The most variable border between DRR and contouring arms was the anterior border of the lateral field, when the distance between the anterior border of PTV contouring and anterior border of PTV DRR was measured, medium value of added cm was 3.45 cm and 3.8 cm for the upper and lower parts of the field respectively. In spite of apparently more generous field, PTV contouring coverage was not the optimum. mean volume for the 10 cases receiving 95% dose was 93.7% with range of 88.5 % - 96.5%. This could be explained by the under coverage of the lower most part of rectum that could be lower than the Ischial tuberosity, noticed in 3 patients with inadequate borders of 1.3- 2.2 cm. our results coincide with the findings of Corner et al were 58% of the 2D planes were undertreated due to geographic miss in both lower and antro-suprior corner of the lateral field. Similar comment on under coverage was reported by Italian study, under coverage were seen opposite to antro-superior corner of the lateral field opposite to upper most part of rectum and surrounding fascia [9,10].
As a result of big PTV DRR this was reflected on the dose delivered to Organs at risk. we have selected bladder and bowel as representative for normal tissues, significant volumes of gluteal region as well as perineal regions were unnecessarily irradiated however where not included in dosimetric analysis.

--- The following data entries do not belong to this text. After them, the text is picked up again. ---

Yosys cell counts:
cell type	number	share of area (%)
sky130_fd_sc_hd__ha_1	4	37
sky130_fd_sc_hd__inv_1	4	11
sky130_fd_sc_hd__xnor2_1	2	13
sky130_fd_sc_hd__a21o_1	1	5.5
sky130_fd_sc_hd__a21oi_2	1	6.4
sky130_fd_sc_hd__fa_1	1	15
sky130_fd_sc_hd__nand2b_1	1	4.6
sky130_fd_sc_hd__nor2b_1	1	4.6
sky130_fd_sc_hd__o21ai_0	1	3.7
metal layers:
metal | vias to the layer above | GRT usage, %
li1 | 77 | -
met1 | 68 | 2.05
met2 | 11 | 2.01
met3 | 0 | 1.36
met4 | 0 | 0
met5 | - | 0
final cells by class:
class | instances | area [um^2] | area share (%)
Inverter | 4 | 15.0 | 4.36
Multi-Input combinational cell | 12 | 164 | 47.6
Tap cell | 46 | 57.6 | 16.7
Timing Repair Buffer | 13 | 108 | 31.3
## flow/config.mk

```make
export PLATFORM = sky130hd
export DESIGN_NAME = parity
export DESIGN_NICKNAME = parity
export VERILOG_FILES = /design/flow/design.v
export SDC_FILE = /design/flow/constraint.sdc
export NUM_CORES = 4
export LEC_CHECK = 1
export CORE_AREA = 10 10 106 106
export DIE_AREA = 0 0 116 116
```

## flow/constraint.sdc

```tcl
current_design parity

set clk_period 1.0
set clk_io_pct 0.2

create_clock -name clk0 -period $clk_period [get_ports {clk}]

set non_clock_inputs [all_inputs -no_clocks]
set_input_delay [expr $clk_period * $clk_io_pct] -clock clk0 $non_clock_inputs
set_output_delay [expr $clk_period * $clk_io_pct] -clock clk0 [all_outputs]
```

## flow/design.v

```verilog
`timescale 1ns / 1ns
module parity(
    input clk,
    input rst_n,
    input [31:0] din,
    output reg [31:0] dout,
    output [3:0] parity
);
wire [7:0] Q0 = din[7:0];
wire [7:0] Q1 = din[15:8];
wire [7:0] Q2 = din[23:16];
wire [7:0] Q3 = din[31:24];
reg[2:0] onesQ0;
reg[2:0] onesQ1;
reg[2:0] onesQ2;
reg[2:0] onesQ3;
assign parity[0] = onesQ0[0];
assign parity[1] = onesQ1[0];
assign parity[2] = onesQ2[0];
assign parity[3] = onesQ3[0];
always @(posedge clk or negedge rst_n) begin
  if (!rst_n) begin
    dout <= 0;
    onesQ0 = 3'b0;
    onesQ1 = 3'b0;
    onesQ2 = 3'b0;
    onesQ3 = 3'b0;
  end
  else begin
    dout <= din;
    onesQ0 <= Q0[7] + Q0[6] + Q0[5] + Q0[4] + Q0[3] + Q0[2] + Q0[1] + Q0[0];
    onesQ1 <= Q1[7] + Q1[6] + Q1[5] + Q1[4] + Q1[3] + Q1[2] + Q1[1] + Q1[0];
    onesQ2 <= Q2[7] + Q2[6] + Q2[5] + Q2[4] + Q2[3] + Q2[2] + Q2[1] + Q2[0];
    onesQ3 <= Q3[7] + Q3[6] + Q3[5] + Q3[4] + Q3[3] + Q3[2] + Q3[1] + Q3[0];
  end
end
endmodule
```

## flow/run.sh

```bash
#!/bin/bash
# OpenROAD 26Q1-2900-gdf79404cd8, Yosys 0.63+post, stock flow scripts
make -C /OpenROAD-flow-scripts/flow DESIGN_CONFIG=/design/flow/config.mk WORK_HOME=/design/flow/orfs finish
```

==> out/qor.txt <==
Post-place setup slack -> -0.287 ns
Number of antenna violations at the first check in global routing -> 0
Minimum clock period -> 0.958 ns
RSZ-0062 raised after global routing -> yes
Outcome -> finished with violations
Overall overflow remaining after global route -> 0
CTS H-tree lvls -> 2
Sum of buffers and inverters on the critical path -> 1
Slew at the pin closest to its max-slew limit -> 0.248 ns
Final Max Slew Viols -> 0
Vias in the first global route -> 887
Count of warnings emitted by yosys -> 1
First-pass GRT wire length -> 5150 um
Worst VDD drop -> 0.000548 V
Chip area in the Yosys report -> 1180 sq um
DR vias/cell -> 3.05
Tool warnings -> 28
Violations in the final reports -> hold timing
Length of the first detailed-routing pass in iterations -> 2
Core region area -> 8850 sq um
Endpoints failing setup -> 0
Clock sink count -> 36
Routability cong. -> 0.670
PD cells -> 1550 nW/um^2
Instance count after placement with tap cells included -> 246
Total inserted antenna cells -> 0
Number of different library cells in the post-synthesis netlist -> 4
Fp_density -> 13.3%
Clock transition at the registers of the reported paths -> 0.07 ns
Number of instances in the synthesized netlist -> 68
I/O pins -> 70
Remaining number of nets flagged by the antenna check after routing -> 0
Relative area change from synthesis to final layout -> 69.0%
Placed cell areas -> 2000 sq um
Non-filler instance count after layout -> 251
Area taken by flip-flops and latches -> 901 sq um
Area of the die -> 13500 sq um
Tcrit/Tclk final -> 95.8%
Synthesized area -> 1180 sq um
CP endpoint kind -> output port
Number of clock buffers inserted by TritonCTS -> 5
Highest achievable clock rate -> 1.04 GHz
Share of layout cells above drive strength 1 -> 38.5%
Multi-input logic area -> 305 sq um
Worst-case setup margin in the final layout -> 0.0423 ns
Worst min path class -> input pin to asynchronous set/reset pin
Data arrival, critical path -> 0.76 ns
DP HPWL -> 2880 um
Final routed DRC violation total -> 0
Nature of the critical path startpoint -> flop
Required time worst endpoint -> 0.80 ns
Worst-path maximum fanout -> 1
Vertical extent of the die -> 116 um
Root buffer selected by CTS -> clkbuf_8
Slowest library cell on the worst path -> dfrtp_1
Number of filler instances in the final layout -> 945
Max-slew headroom -> 83.4%
Hold Violations, Final -> 36
Cell total in the yosys stat output -> 68
Setup repair bufs after CTS -> 0
Cell Rows -> 34
Stage delay of the slowest cell on the critical path -> 0.36 ns
Proportion of synthesized chip area in sequential cells -> 76.6%
Buffers from clock root to sink, at most -> 2
TritonCTS clock tree -> done
Critical Setup Path Class -> flop to output port
Aggregate routed wire length -> 3410 um
Cell chain of the critical path -> buf_2
Kind of cell adding the most delay to the critical path -> flip-flops
Horizontal die size -> 116 um
Synthesis-stage register bit count -> 36
Number of max-cap violations -> 0
Fin area -> 1990 sq um
Average wire length per cell after detail routing -> 13.6 um
Min Hold Slack -> -0.126 ns
Initial DRC Count -> 4
Average size of a mapped cell -> 17.3 sq um
Global-route usage over all layers -> 5.02%
Quantity of I/O buffers inserted on ports -> 69
Maximum number of pins on one net before global-route repair -> 20
P_leak -> 0.000986 uW
Total number of vias -> 765
==> sequential cells by signal, indices dropped and copies added, names as in the netlist <==
signal,count
onesQ0,1
onesQ1,1
dout,32
onesQ2,1
onesQ3,1
==> cells in the mapped netlist <==
master   count  area share (%)
dfrtp_1     36              77
buf_4        4             2.6
xnor2_1     24              18
xor2_1       4             3.0
==> layer usage <==
| layer | up-vias | wire length [um] | track usage (%) |
|---|---|---|---|
| met3 | 5 | 362 | 2.67 |
| met1 | 371 | 1330 | 5.74 |
| met2 | 38 | 1670 | 8.42 |
| li1 | 351 | - | - |
| met5 | - | 0 | 0 |
| met4 | 0 | 45 | 0.584 |
==> area by class of cell <==
cell class                 count  share of cell area (%)
clock buffer                   5                    3.46
multi-input combinational     28                    15.4
sequential                    36                    45.3
tap                          108                    6.80
timing repair buffer          74                    29.1
==> through the flow <==
step	setup TNS (ns)	total power, uW	hold WS [ns]	utilization [%]
floorplan	0	1880	-0.0956	-
global placement	-1.21	2310	0.180	22.7
detailed placement	-1.15	2320	0.191	22.7
CTS	0	3140	-0.120	21.4
global route	-0.0166	3280	-0.115	22.5
finish	0	3080	-0.126	22.5
==> cells by family after synthesis <==
logic type	after synthesis	share of synthesized area [%]
flip-flops	36	76.6
XOR/XNOR	28	20.9
buffers and inverters	4	2.55
==> cells in the final DEF (no fill, tap or decap), drive strengths merged <==
cell type	instances
buf	42
dfrtp	36
xnor2	24
clkdlybuf4s50	18
dlymetal6s2s	14
clkbuf	5
xor2	4
==> worst max path at each step <==
stage	endpoint	slack (ns)	start	depth (start not counted)
after CTS	onesQ2	0.008	din[19]	4
after global routing	dout[4]	-0.008	dout[4]	1
final	dout[4]	0.04	dout[4]	1
==> power breakdown <==
group | total, uW | internal, uW | switching, uW
Sequential | 1610 | 1580 | 27.3
Combinational | 541 | 338 | 203
Clock | 921 | 449 | 472
==> repair_timing <==
| action | CTS | global route |
|---|---|---|
| pin swaps | 0 | 13 |
| setup endpoints to repair | 36 | 9 |
| resized | 115 | 22 |
| gates cloned | 0 | 0 |
| hold endpoints to repair | 36 | 36 |
Power is estimated from default activity; no workload was simulated.
==> flow/run.sh <==
#!/bin/bash
# OpenROAD 26Q1-2900-gdf79404cd8, Yosys 0.63+post, stock flow scripts
make -C /OpenROAD-flow-scripts/flow DESIGN_CONFIG=/design/flow/config.mk WORK_HOME=/design/flow/orfs finish
==> flow/config.mk <==
export PLATFORM = sky130hd
export DESIGN_NAME = ser2par
export DESIGN_NICKNAME = ser2par
export VERILOG_FILES = /design/flow/design.v
export SDC_FILE = /design/flow/constraint.sdc
export NUM_CORES = 4
export LEC_CHECK = 1
export CORE_AREA = 10 10 108 108
export DIE_AREA = 0 0 118 118
==> flow/constraint.sdc <==
current_design ser2par

set clk_period 11.2
set clk_io_pct 0.2

create_clock -name clk0 -period $clk_period [get_ports {clk}]

set non_clock_inputs [all_inputs -no_clocks]
set_input_delay [expr $clk_period * $clk_io_pct] -clock clk0 $non_clock_inputs
set_output_delay [expr $clk_period * $clk_io_pct] -clock clk0 [all_outputs]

The mean urinary bladder doses for all patients were 42.6 Gy and mean V40 Gy of 79 %. Our figures where little bit similar to results of NCI Cairo for their study comparing 2D vs 3D radiotherapy in cancer rectum, for 50 patients mean urinary bladder dose and V40 Gy were 43 Gy and 73 % respectively for the 2D arm, in their study 3D was able to reduce urinary bladder mean dose to 32 Gy, and V40 to 50% only [11].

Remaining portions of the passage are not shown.